### WHAT THE TASK REQUIRES
Scan the entries for lines containing the string "same". Reply with how many there are, and nothing else.

### ENTRIES SUPPLIED
**src/hdl/raster_pkg.sv**
```systemverilog
// raster unit shared definitions
package raster_pkg;

    // datapath widths
    localparam int XLEN      = 32;
    localparam int POS_BITS  = 10;
    localparam int MASK_BITS = 4;
    localparam int PID_BITS  = 8;
    localparam int RD_BITS   = 5;

    // warp count and warp id width
    localparam int NUM_WARPS = 4;
    localparam int NW_BITS   = 2;

    // the stamp word has pid on top and pos_x at the bottom
    localparam int STAMP_BITS = 32;
    localparam int POS_X_LSB  = 0;
    localparam int POS_Y_LSB  = POS_X_LSB + POS_BITS;
    localparam int MASK_LSB   = POS_Y_LSB + POS_BITS;
    localparam int PID_LSB    = MASK_LSB + MASK_BITS;

    // raster CSR map
    localparam int CSR_ADDR_BITS = 1;

    // pos_y and pos_x of the stamp
    localparam logic [CSR_ADDR_BITS-1:0] CSR_POS = 1'b0;

    // pid and coverage mask of the stamp
    localparam logic [CSR_ADDR_BITS-1:0] CSR_MASK_PID = 1'b1;

    // width of the packed commit payload for a given lane count
    function automatic int commit_bits(input int num_lanes);
        return NW_BITS + num_lanes + XLEN + RD_BITS + num_lanes * XLEN;
    endfunction

endpackage

```
**src/hdl/elastic_buffer.sv**
```systemverilog
// two-entry elastic buffer
`timescale 1ns/10ps
module elastic_buffer #(
    parameter int DATAW = 32
) (
    input  logic             clk,
    input  logic             rst_n,
    input  logic             valid_in,
    output logic             ready_in,
    input  logic [DATAW-1:0] data_in,
    output logic             valid_out,
    input  logic             ready_out,
    output logic [DATAW-1:0] data_out
);
    logic             main_valid;
    logic [DATAW-1:0] main_data;
    logic             skid_valid;
    logic [DATAW-1:0] skid_data;
    logic             push;
    logic             pop;
    logic             main_load;

    // ready only looks at the skid entry, which cuts the path from ready_out
    assign ready_in  = !skid_valid;
    assign valid_out = main_valid;
    assign data_out  = main_data;

    assign push      = valid_in && ready_in;
    assign pop       = main_valid && ready_out;
    assign main_load = pop || !main_valid;

    always_ff @(posedge clk or negedge rst_n) begin
        if (!rst_n) begin
            main_valid <= 1'b0;
            skid_valid <= 1'b0;
        end else if (main_load) begin
            // the skid entry drains first, there is no push while it is full
            main_valid <= skid_valid || push;
            skid_valid <= 1'b0;
        end else if (push) begin
            skid_valid <= 1'b1;
        end
    end

    always_ff @(posedge clk) begin
        if (main_load) begin
            main_data <= skid_valid ? skid_data : data_in;
        end
        if (push && !main_load) begin
            skid_data <= data_in;
        end
    end

endmodule

```
**src/hdl/raster_agent.sv**
```systemverilog
// raster agent
// joins execute requests with stamp batches
`timescale 1ns/10ps
module raster_agent
    import raster_pkg::*;
#(
    parameter int NUM_LANES = 2
) (
    input  logic                                 clk,
    input  logic                                 rst_n,
    input  logic                                 exe_valid,
    output logic                                 exe_ready,
    input  logic [NW_BITS-1:0]                   exe_wid,
    input  logic [NUM_LANES-1:0]                 exe_tmask,
    input  logic [XLEN-1:0]                      exe_pc,
    input  logic [RD_BITS-1:0]                   exe_rd,
    input  logic                                 req_valid,
    output logic                                 req_ready,
    input  logic [NUM_LANES-1:0][STAMP_BITS-1:0] req_stamps,
    input  logic                                 req_done,
    output logic                                 commit_valid,
    input  logic                                 commit_ready,
    output logic [NW_BITS-1:0]                   commit_wid,
    output logic [NUM_LANES-1:0]                 commit_tmask,
    output logic [XLEN-1:0]                      commit_pc,
    output logic [RD_BITS-1:0]                   commit_rd,
    output logic [NUM_LANES-1:0][XLEN-1:0]       commit_data,
    output logic                                 csr_we,
    output logic [NW_BITS-1:0]                   csr_wr_wid,
    output logic [NUM_LANES-1:0]                 csr_wr_tmask,
    output logic [NUM_LANES-1:0][STAMP_BITS-1:0] csr_wr_stamps
);
    localparam int DATAW = commit_bits(NUM_LANES);

    logic                           rsp_valid;
    logic                           rsp_ready;
    logic [NUM_LANES-1:0][XLEN-1:0] rsp_data;

    // each side is ready only when the other side and the buffer are
    assign exe_ready = req_valid && rsp_ready;
    assign req_ready = exe_valid && rsp_ready;
    assign rsp_valid = exe_valid && req_valid;

    // stamps land in the CSRs on the same edge the join fires
    assign csr_we        = exe_valid && req_valid && rsp_ready;
    assign csr_wr_wid    = exe_wid;
    assign csr_wr_tmask  = exe_tmask;
    assign csr_wr_stamps = req_stamps;

    // bit 0 tells the shader whether more stamps are coming
    always_comb begin
        for (int l = 0; l < NUM_LANES; l++) begin
            rsp_data[l] = XLEN'({req_stamps[l][PID_LSB +: PID_BITS], ~req_done});
        end
    end

    elastic_buffer #(
        .DATAW (DATAW)
    ) rsp_buf (
        .clk       (clk),
        .rst_n     (rst_n),
        .valid_in  (rsp_valid),
        .ready_in  (rsp_ready),
        .data_in   ({exe_wid, exe_tmask, exe_pc, exe_rd, rsp_data}),
        .valid_out (commit_valid),
        .ready_out (commit_ready),
        .data_out  ({commit_wid, commit_tmask, commit_pc, commit_rd, commit_data})
    );

endmodule

```
**src/hdl/raster_csr.sv**
```systemverilog
// raster CSR storage
// one stamp word per warp and lane
`timescale 1ns/10ps
module raster_csr
    import raster_pkg::*;
#(
    parameter int NUM_LANES  = 2,
    localparam int LANE_BITS = (NUM_LANES > 1) ? $clog2(NUM_LANES) : 1
) (
    input  logic                                 clk,
    input  logic                                 rst_n,
    input  logic                                 csr_we,
    input  logic [NW_BITS-1:0]                   csr_wr_wid,
    input  logic [NUM_LANES-1:0]                 csr_wr_tmask,
    input  logic [NUM_LANES-1:0][STAMP_BITS-1:0] csr_wr_stamps,
    input  logic [NW_BITS-1:0]                   csr_rd_wid,
    input  logic [LANE_BITS-1:0]                 csr_rd_lane,
    input  logic [CSR_ADDR_BITS-1:0]             csr_rd_addr,
    output logic [XLEN-1:0]                      csr_rd_data
);
    logic [NUM_LANES-1:0][STAMP_BITS-1:0] stamps [NUM_WARPS];
    logic [STAMP_BITS-1:0]                rd_word;

    always_ff @(posedge clk or negedge rst_n) begin
        if (!rst_n) begin
            for (int w = 0; w < NUM_WARPS; w++) begin
                stamps[w] <= '0;
            end
        end else if (csr_we) begin
            // inactive lanes keep whatever stamp they held before
            for (int l = 0; l < NUM_LANES; l++) begin
                if (csr_wr_tmask[l]) begin
                    stamps[csr_wr_wid][l] <= csr_wr_stamps[l];
                end
            end
        end
    end

    assign rd_word = stamps[csr_rd_wid][csr_rd_lane];

    always_comb begin
        case (csr_rd_addr)
            CSR_POS: begin
                csr_rd_data = XLEN'({rd_word[POS_Y_LSB +: POS_BITS],
                                     rd_word[POS_X_LSB +: POS_BITS]});
            end
            CSR_MASK_PID: begin
                csr_rd_data = XLEN'({rd_word[PID_LSB +: PID_BITS],
                                     rd_word[MASK_LSB +: MASK_BITS]});
            end
            default: begin
                csr_rd_data = '0;
            end
        endcase
    end

endmodule

```
**src/hdl/raster_unit_top.sv**
```systemverilog
// raster unit top level
`timescale 1ns/10ps
module raster_unit_top
    import raster_pkg::*;
#(
    parameter int NUM_LANES   = 2,
    parameter int QUEUE_DEPTH = 4,
    localparam int LANE_BITS  = (NUM_LANES > 1) ? $clog2(NUM_LANES) : 1
) (
    input  logic                                 clk,
    input  logic                                 rst_n,
    input  logic                                 stamp_valid,
    output logic                                 stamp_ready,
    input  logic [NUM_LANES-1:0][STAMP_BITS-1:0] stamp_data,
    input  logic                                 stamp_done,
    input  logic                                 exe_valid,
    output logic                                 exe_ready,
    input  logic [NW_BITS-1:0]                   exe_wid,
    input  logic [NUM_LANES-1:0]                 exe_tmask,
    input  logic [XLEN-1:0]                      exe_pc,
    input  logic [RD_BITS-1:0]                   exe_rd,
    output logic                                 commit_valid,
    input  logic                                 commit_ready,
    output logic [NW_BITS-1:0]                   commit_wid,
    output logic [NUM_LANES-1:0]                 commit_tmask,
    output logic [XLEN-1:0]                      commit_pc,
    output logic [RD_BITS-1:0]                   commit_rd,
    output logic [NUM_LANES-1:0][XLEN-1:0]       commit_data,
    input  logic [NW_BITS-1:0]                   csr_rd_wid,
    input  logic [LANE_BITS-1:0]                 csr_rd_lane,
    input  logic [CSR_ADDR_BITS-1:0]             csr_rd_addr,
    output logic [XLEN-1:0]                      csr_rd_data
);
    // queue to agent
    logic                                 req_valid;
    logic                                 req_ready;
    logic [NUM_LANES-1:0][STAMP_BITS-1:0] req_stamps;
    logic                                 req_done;

    // agent to CSR block
    logic                                 csr_we;
    logic [NW_BITS-1:0]                   csr_wr_wid;
    logic [NUM_LANES-1:0]                 csr_wr_tmask;
    logic [NUM_LANES-1:0][STAMP_BITS-1:0] csr_wr_stamps;

    stamp_queue #(
        .NUM_LANES   (NUM_LANES),
        .QUEUE_DEPTH (QUEUE_DEPTH)
    ) stamp_queue_i (
        .clk, .rst_n, .stamp_valid, .stamp_ready, .stamp_data, .stamp_done,
        .req_valid, .req_ready, .req_stamps, .req_done
    );

    raster_agent #(
        .NUM_LANES (NUM_LANES)
    ) raster_agent_i (
        .clk, .rst_n, .exe_valid, .exe_ready, .exe_wid, .exe_tmask, .exe_pc, .exe_rd,
        .req_valid, .req_ready, .req_stamps, .req_done,
        .commit_valid, .commit_ready, .commit_wid, .commit_tmask, .commit_pc,
        .commit_rd, .commit_data,
        .csr_we, .csr_wr_wid, .csr_wr_tmask, .csr_wr_stamps
    );

    raster_csr #(
        .NUM_LANES (NUM_LANES)
    ) raster_csr_i (
        .clk, .rst_n, .csr_we, .csr_wr_wid, .csr_wr_tmask, .csr_wr_stamps,
        .csr_rd_wid, .csr_rd_lane, .csr_rd_addr, .csr_rd_data
    );

endmodule

```
**src/hdl/stamp_queue.sv**
```systemverilog
// stamp batch FIFO
`timescale 1ns/10ps
module stamp_queue
    import raster_pkg::*;
#(
    parameter int NUM_LANES   = 2,
    parameter int QUEUE_DEPTH = 4
) (
    input  logic                                 clk,
    input  logic                                 rst_n,
    input  logic                                 stamp_valid,
    output logic                                 stamp_ready,
    input  logic [NUM_LANES-1:0][STAMP_BITS-1:0] stamp_data,
    input  logic                                 stamp_done,
    output logic                                 req_valid,
    input  logic                                 req_ready,
    output logic [NUM_LANES-1:0][STAMP_BITS-1:0] req_stamps,
    output logic                                 req_done
);
    localparam int ENTRY_BITS = NUM_LANES * STAMP_BITS + 1;
    localparam int PTR_BITS   = (QUEUE_DEPTH > 1) ? $clog2(QUEUE_DEPTH) : 1;
    localparam int CNT_BITS   = $clog2(QUEUE_DEPTH + 1);

    logic [ENTRY_BITS-1:0] entries [QUEUE_DEPTH];
    logic [PTR_BITS-1:0]   rd_ptr;
    logic [PTR_BITS-1:0]   wr_ptr;
    logic [CNT_BITS-1:0]   count;
    logic                  push;
    logic                  pop;

    // the pointers wrap explicitly so any depth works
    function automatic logic [PTR_BITS-1:0] next_ptr(input logic [PTR_BITS-1:0] ptr);
        if (ptr == PTR_BITS'(QUEUE_DEPTH - 1)) begin
            return '0;
        end
        return ptr + 1'b1;
    endfunction

    assign req_valid = (count != '0);
    // a full queue still accepts when the head leaves in the same cycle
    assign stamp_ready = (count != CNT_BITS'(QUEUE_DEPTH)) || req_ready;
    assign push = stamp_valid && stamp_ready;
    assign pop  = req_valid && req_ready;

    assign {req_stamps, req_done} = entries[rd_ptr];

    always_ff @(posedge clk or negedge rst_n) begin
        if (!rst_n) begin
            rd_ptr <= '0;
            wr_ptr <= '0;
            count  <= '0;
        end else begin
            if (push) begin
                wr_ptr <= next_ptr(wr_ptr);
            end
            if (pop) begin
                rd_ptr <= next_ptr(rd_ptr);
            end
            if (push && !pop) begin
                count <= count + 1'b1;
            end else if (pop && !push) begin
                count <= count - 1'b1;
            end
        end
    end

    always_ff @(posedge clk) begin
        if (push) begin
            entries[wr_ptr] <= {stamp_data, stamp_done};
        end
    end

endmodule

```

### EXERCISE OUTPUT
2